Solyndra files for bankruptcy. BrightSource Energy cancels its IPO. SolarCity's IPO prices at little more than half of what the company had originally planned for and during the roadshow bankers for the panel installer play up the company's consumer finance angle to distance it from a number of high-profile failures in the sector.
Investors in the solar industry and clean technology in general have been skittish and the industry's been plagued by bad headline after bad headline in the past year.
Lawyers acknowledge that a slowdown in cleantech deals is altering their practices. Capital is more difficult to come by for many cleantech companies, lawyers say, and more of the work within the sector is focused on restructuring and turnaround situations.
Nonetheless, lawyers who advise cleantech companies say rumors of the industry's demise have been greatly exaggerated.
"It is not uncommon in Silicon Valley where early movers are unsuccessful, there is a retreat, and then another wave comes through," said Sayre Stevick, a Fenwick & West partner focused on green technology and life sciences. "I don't expect the next wave to be more than three or four years away."
In the past year venture capital financings have declined as a whole, and money going towards clean technology has dropped much more drastically.

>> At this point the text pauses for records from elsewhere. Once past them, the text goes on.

What follows belongs to an exercise in optimizing a design on an open flow for small area, a short achievable clock period and few clock cycles per item; a production flow would make more cautious choices. Only simulation tests tie the RTL to the original design; equivalence was not proved.

==> 10-06 <==
==> flow/design.v <==
`timescale 1ns/100ps
package dcache_pkg;
    localparam int word_w = 32;
    localparam int set_idx_w = 4;
    localparam int word_off_w = 2;
    localparam int byte_off_w = 2;
    localparam int tag_w = word_w - set_idx_w - word_off_w - byte_off_w;
    localparam int words_per_line = 4;
    localparam int num_sets = 2 ** set_idx_w;
    localparam int num_ways = 2;
endpackage
Context: an optimization exercise on an open-source flow, tuned for small area, a short achievable clock period and few clock cycles. The choices shown serve that exercise and are no tape-out recipe.
Function was checked by simulation only, so behaviour that the tests miss may differ from the original.
No run shown here takes its clock network from TritonCTS; it comes from the design's own scripts or RTL.
No driver is modelled on the clock port, so clock power and skew are understated where the tree is cut down; a real chip needs a root buffer or a tree.
Power figures rest on the tool's default switching activity, not on a simulated workload.

## config.mk

```make
export PLATFORM = sky130hd
export DESIGN_NAME = lz77_encoder
export DESIGN_NICKNAME = lz77_encoder
export VERILOG_FILES = /design/flow/design.v
export SDC_FILE = /design/flow/constraint.sdc
export NUM_CORES = 4
export LEC_CHECK = 0
export CAP_MARGIN = 20
export CORE_MARGIN = 2
export CORE_UTILIZATION = 40
export SLEW_MARGIN = 20
```

## constraint.sdc

```tcl
create_clock -name core_clock -period 17.0 [get_ports {clk}]
set_input_delay 3.4000 -clock core_clock [delete_from_list [all_inputs] [get_ports {clk}]]
set_output_delay 3.4000 -clock core_clock [all_outputs]
set_load 0.01 [all_outputs]
```
From an optimization exercise on the open Yosys and OpenROAD flow, aimed at small area; shortcuts taken in it are not production practice.
Only simulation tests tie the RTL to the original design; equivalence was not proved.
Power is estimated from default activity; no workload was simulated.

Setup of exp/maple:
## mips_exec_top
module mips_exec_top (
  input  logic        clock,
  input  logic        reset_n,
  input  logic [5:0]  opc,
  input  logic [5:0]  func,
  input  logic [4:0]  Number1,
  input  logic [4:0]  Number2,
  output logic [31:0] exit
);
For scale: roughly 3200 cells after synthesis, about 56 I/O pins.
==> flow/config.mk <==
export PLATFORM = sky130hd
export DESIGN_NAME = mips_exec_top
export DESIGN_NICKNAME = mips_exec_top
export VERILOG_FILES = /design/flow/design.v
export SDC_FILE = /design/flow/constraint.sdc
export NUM_CORES = 4
export LEC_CHECK = 0
export CAP_MARGIN = 20
export CORE_MARGIN = 2
export CORE_UTILIZATION = 45
export CTS_BUF_LIST = sky130_fd_sc_hd__clkbuf_8
export CTS_CLUSTER_DIAMETER = 45
export CTS_CLUSTER_SIZE = 14
export GPL_TIMING_DRIVEN = 0
export SETUP_SLACK_MARGIN = 0.3
export SLEW_MARGIN = 20
export SYNTH_HIERARCHICAL = 1
==> flow/constraint.sdc <==
create_clock -name core_clock -period 7.0 [get_ports {clock}]
set_input_delay 1.4000 -clock core_clock [delete_from_list [all_inputs] [get_ports {clock}]]
set_output_delay 1.4000 -clock core_clock [all_outputs]
set_load 0.01 [all_outputs]
standard.sh (not shown) runs the stock make flow with config.mk's settings and CLKGATE_MAP_FILE= SYNTH_SCRIPT=/design/flow/synth_recipe.tcl, a recipe that flattens the netlist after the stock synthesis.
==> flow/flow/run.sh <==
#!/bin/bash
# Layout flow: the standard ORFS flow (standard.sh, unchanged synthesis)
# with three settings changed: port buffers are buf_4 (instead of the delay
# cells the default choice picks); the resizer may change a gate's drive
# strength across footprints (MATCH_CELL_FOOTPRINT=0), so it can upsize a
# weak gate instead of adding buffers after it; and CTS builds the tree from
# clkbuf_8 in small sink clusters without dummy load cells.
# make's full output goes to flow_make.log in this folder; ORFS keeps each
# tool's own log under orfs/logs/.
set -euo pipefail
bash standard.sh \
  BUFFER_PORTS_ARGS="-buffer_cell sky130_fd_sc_hd__buf_4" \
  MATCH_CELL_FOOTPRINT=0 \
  CTS_ARGS="-sink_clustering_enable -repair_clock_nets -sink_clustering_size 14 -sink_clustering_max_diameter 45 -buf_list sky130_fd_sc_hd__clkbuf_8 -dont_use_dummy_load" \
  finish > flow_make.log 2>&1
Input changes introduced in exp/sierra (baseline for comparison: exp/maple):
==> flow/flow/run.sh <==
#!/bin/bash
# Layout flow: the standard ORFS flow (standard.sh, unchanged synthesis)
# with two settings changed: port buffers are buf_4 (instead of the delay
# cells the default choice picks), and the resizer may change a gate's drive
# strength across footprints (MATCH_CELL_FOOTPRINT=0), so it can upsize a
# weak gate instead of adding buffers after it.
# make's full output goes to flow_make.log in this folder; ORFS keeps each
# tool's own log under orfs/logs/.
set -euo pipefail
bash standard.sh \
  BUFFER_PORTS_ARGS="-buffer_cell sky130_fd_sc_hd__buf_4" \
  MATCH_CELL_FOOTPRINT=0 \
  finish > flow_make.log 2>&1
--- outcome ---
Between exp/maple and exp/sierra, the post-synthesis cell count does not differ in any meaningful way. Final layout net count (exp/sierra vs. exp/maple) decreases slightly. exp/maple → exp/sierra: portion of total power attributed to sequential cells shows a reduction of 5.0 points, total CTS buffers shows no meaningful change, share of total power in the clock network went up by 5.8 points, power density relative to cell area went up 7.3%, total of plain and repair buffers excluding clock buffers moved down. Sequential share of layout area delta for exp/sierra relative to exp/maple: 0.71 points lower. Comparing exp/sierra against exp/maple, there is no change at all in initial standard-cell utilization of the core. Re portion of total power attributed to combinational logic: exp/maple and exp/sierra aren't equal, and the lower value belongs to exp/sierra.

According to figures from the National Venture Capital Association for the third quarter of 2012, the most recent period for which numbers are available, total venture funding fell 6.5 percent to about $6.5 billion from the year-earlier period. Total deals actually ticked up slightly by about 1.6 percent to 890.
Meanwhile for cleantech, which the NVCA says includes alternative energy, pollution and recycling, power supplies and conservation, the total invested fell 11.2 percent to $791 million while the number of deals plummeted 27.5 percent to 58.
On the public company side there were at least 19 U.S. equity deals, including initial public offerings, follow-ons and convertible debt sales, in 2010 from cleantech companies, compared to eight in 2011 and 10 in 2012, according to data provider Dealogic.
While fewer startups are venturing into the cleantech space, more mature startups are still "alive and kicking and getting funded," said Fenwick's Stevick.
There are also more "pay-to-play" rounds, which are a type of restructuring, and refer to the process of forcing a company's existing investors that do not want to participate in further financings to convert their preferred shares into common stock, Stevick said. Preferred shareholders control a greater percentage of the voting rights in a company than do common stockholders.